On March 5, 1979, Voyager 1 made a flyby past Jupiter and snapped some of its pictures. It also explored the Galilean moons, snapped a picture of Io’s volcanic eruption.
It explored the Jovian system and gave us information about it. It took a time-lapse image of Jupiter and showed the movement of its cloud bands.
Then on November 12, 1980, Voyager 1 made a flyby past Saturn and did some research on it. It clicked pictures of Titan, Enceladus, and the rings of Saturn giving some idea about it. After that our sailor’s primary mission was over. When Voyager 1 was 6 billion kilometers away (distance between Earth and Pluto), NASA instructed it to turn its camera towards Earth for the last time on Valentine’s Day of 1990. A tiny blue speck no bigger than a pixel was seen. That was our lovely planet, the picture was so thought-provoking that the great Carl Sagan wrote an entire book named “PALE BLUE DOT” on it. The picture described our insignificance in the greater cosmos. Voyager 1 continued its journey towards the far reaches of the solar system, towards a darker region with very little sunlight.

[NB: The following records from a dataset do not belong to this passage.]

File: config.mk
export PLATFORM = sky130hd
export DESIGN_NAME = cmdq_engine
export DESIGN_NICKNAME = d
export VERILOG_FILES = /design/src/rtl/cmdq_pkg.sv /design/src/rtl/cmdq_datapath.sv /design/src/rtl/cmdq_control.sv /design/src/rtl/cmdq_engine.sv
export SDC_FILE = /design/constraint.sdc
export NUM_CORES = 1
export LEC_CHECK = 0
export BUFFER_PORTS_ARGS = -buffer_cell sky130_fd_sc_hd__buf_2
export CORE_AREA = 2 2 117 164
export DETAILED_ROUTE_END_ITERATION = 6
export DIE_AREA = 0 0 119 166
export HOLD_SLACK_MARGIN = 0.1
export PLACE_DENSITY = 0.74
export REMOVE_ABC_BUFFERS = 1
export SLEW_MARGIN = 20
export SYNTH_ARGS = -nofsm -noshare
export SYNTH_HDL_FRONTEND = slang
export SYNTH_SLANG_ARGS = --single-unit
File: constraint.sdc
create_clock -name clk -period 4.5 [get_ports clk]
set_input_delay 0.225 -clock clk [delete_from_list [all_inputs] [get_ports clk]]
set_output_delay 0.225 -clock clk [all_outputs]
set_load 0.01 [all_outputs]
File: src/rtl/cmdq_pkg.sv
package cmdq_pkg;
  localparam int IDX_W      = 16;
  localparam int BEAT_BITS  = 128;
  localparam int BEAT_BYTES = BEAT_BITS / 8;
  localparam int CMD_BYTES  = 64;
  localparam int CPL_BYTES  = 16;
  localparam int BEATS      = CMD_BYTES / BEAT_BYTES;

  typedef struct packed {
    logic fetchReq;
    logic takeBeat;
    logic consumeSq;
    logic postReq;
    logic advanceCq;
  } cmdq_strobe_t;

  typedef enum logic [2:0] {
    ST_IDLE, ST_FETCH, ST_FWAIT, ST_EXEC, ST_POST, ST_PWAIT
  } cmdq_state_t;
endpackage

File: src/rtl/cmdq_datapath.sv
module cmdq_datapath
  import cmdq_pkg::*;
#(
  parameter int                SQ_DEPTH = 8,
  parameter int                CQ_DEPTH = 4,
  parameter int                ADDR_W   = 32,
  parameter logic [ADDR_W-1:0] SQ_BASE  = 'h1000,
  parameter logic [ADDR_W-1:0] CQ_BASE  = 'h2000,
  parameter logic [15:0]       QUEUE_ID = 16'h0003
) (
  input  logic                 clk,
  input  logic                 rstN,
  input  cmdq_strobe_t         strobe,
  input  logic [BEAT_BITS-1:0] memRdata,
  input  logic                 sqDbWr,
  input  logic [IDX_W-1:0]     sqDbValue,
  input  logic                 cqDbWr,
  input  logic [IDX_W-1:0]     cqDbValue,
  output logic                 sqPending,
  output logic                 cqFull,
  output logic                 lastBeat,
  output logic [ADDR_W-1:0]    memAddr,
  output logic [BEAT_BITS-1:0] memWdata,
  output logic                 irq,
  output logic                 dbErr
);
  localparam int BEAT_W     = (BEATS > 1) ? $clog2(BEATS) : 1;
  localparam int CMD_SHIFT  = $clog2(CMD_BYTES);
  localparam int CPL_SHIFT  = $clog2(CPL_BYTES);
  localparam int BEAT_SHIFT = $clog2(BEAT_BYTES);
  localparam int WORDS      = BEAT_BITS / 32;
  localparam logic [IDX_W-1:0] SQ_LAST = IDX_W'(SQ_DEPTH - 1);
  localparam logic [IDX_W-1:0] CQ_LAST = IDX_W'(CQ_DEPTH - 1);
  localparam logic [IDX_W:0]   SQ_LIM  = (IDX_W + 1)'(SQ_DEPTH);
  localparam logic [IDX_W:0]   CQ_LIM  = (IDX_W + 1)'(CQ_DEPTH);

  logic [IDX_W-1:0]  sqHead, sqTail, cqHead, cqTail;
  logic              phase;
  logic [BEAT_W-1:0] beatIdx;
  logic [7:0]        cmdOpcode;
  logic [15:0]       cmdCid;
  logic [31:0]       foldAcc, beatFold;
  logic              sqOk, cqOk;
  logic [14:0]       statusCode;
  logic [ADDR_W-1:0] fetchAddr, postAddr;

  function automatic logic [IDX_W-1:0] bump(input logic [IDX_W-1:0] idx,
                                            input logic [IDX_W-1:0] last);
    return (idx == last) ? '0 : idx + 1'b1;
  endfunction

  function automatic logic [31:0] foldBeat(input logic [BEAT_BITS-1:0] b);
    logic [31:0] r;
    r = '0;
    for (int i = 0; i < WORDS; i++) r ^= b[32*i +: 32];
    return r;
  endfunction

  assign sqOk      = {1'b0, sqDbValue} < SQ_LIM;
  assign cqOk      = {1'b0, cqDbValue} < CQ_LIM;
  assign sqPending = (sqHead != sqTail);
  assign cqFull    = (bump(cqTail, CQ_LAST) == cqHead);
  assign lastBeat  = (beatIdx == BEAT_W'(BEATS - 1));
  assign irq       = (cqTail != cqHead);
  assign beatFold  = foldBeat(memRdata);

  // Doorbell registers: each pointer written by a single agent
  always_ff @(posedge clk or negedge rstN) begin
    if (!rstN) begin
      sqTail <= '0;
      cqHead <= '0;
      dbErr  <= 1'b0;
    end else begin
      if (sqDbWr && sqOk) sqTail <= sqDbValue;
      if (cqDbWr && cqOk) cqHead <= cqDbValue;
      dbErr <= (sqDbWr && !sqOk) || (cqDbWr && !cqOk);
    end
  end

  // Engine-owned pointers and the command latch
  always_ff @(posedge clk or negedge rstN) begin
    if (!rstN) begin
      sqHead    <= '0;
      cqTail    <= '0;
      phase     <= 1'b1;
      beatIdx   <= '0;
      cmdOpcode <= '0;
      cmdCid    <= '0;
      foldAcc   <= '0;
    end else begin
      if (strobe.takeBeat) begin
        beatIdx <= lastBeat ? '0 : beatIdx + 1'b1;
        foldAcc <= ((beatIdx == '0) ? 32'h0 : foldAcc) ^ beatFold;
        if (beatIdx == '0) begin
          cmdOpcode <= memRdata[7:0];
          cmdCid    <= memRdata[31:16];
        end
      end
      if (strobe.consumeSq) sqHead <= bump(sqHead, SQ_LAST);
      if (strobe.advanceCq) begin
        cqTail <= bump(cqTail, CQ_LAST);
        if (cqTail == CQ_LAST) phase <= ~phase;
      end
    end
  end

  // Execution stub result and completion record
  assign statusCode = {14'b0, cmdOpcode[7]};
  assign memWdata   = {statusCode, phase, cmdCid, QUEUE_ID, sqHead, 32'h0, foldAcc};

  assign fetchAddr = SQ_BASE + (ADDR_W'(sqHead) << CMD_SHIFT)
                             + (ADDR_W'(beatIdx) << BEAT_SHIFT);
  assign postAddr  = CQ_BASE + (ADDR_W'(cqTail) << CPL_SHIFT);
  assign memAddr   = strobe.postReq ? postAddr : fetchAddr;

  p_fetch_covered_r1: assert property (@(posedge clk) disable iff (!rstN)
    strobe.fetchReq |-> sqPending);
  p_no_post_full_r7: assert property (@(posedge clk) disable iff (!rstN)
    strobe.postReq |-> !cqFull);
  p_phase_wrap_r6: assert property (@(posedge clk) disable iff (!rstN)
    (strobe.advanceCq && cqTail == CQ_LAST) |=> (phase != $past(phase)));
  p_bad_sq_db_r8: assert property (@(posedge clk) disable iff (!rstN)
    (sqDbWr && !sqOk) |=> ($stable(sqTail) && dbErr));
  p_bad_cq_db_r8: assert property (@(posedge clk) disable iff (!rstN)
    (cqDbWr && !cqOk) |=> ($stable(cqHead) && dbErr));
endmodule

On December 15, 2004, at 14 billion kilometers Voyager 1 crossed the termination shock, a boundary marking one of the outer limits of the Sun’s influence and is one boundary of the solar system. There, the solar wind particles slow down so that particles are traveling slower than sound. Finally on August 22, 2012, at 18.4 billion kilometers, Voyager 1 crossed the Heliopause, the boundary between Sun’s solar wind and the interstellar medium, literally the last boundary of the solar system and became the first object in human history to exit the solar system and enter interstellar space. It travels with a speed of 62,140 km/hr or 17.2 km/sec .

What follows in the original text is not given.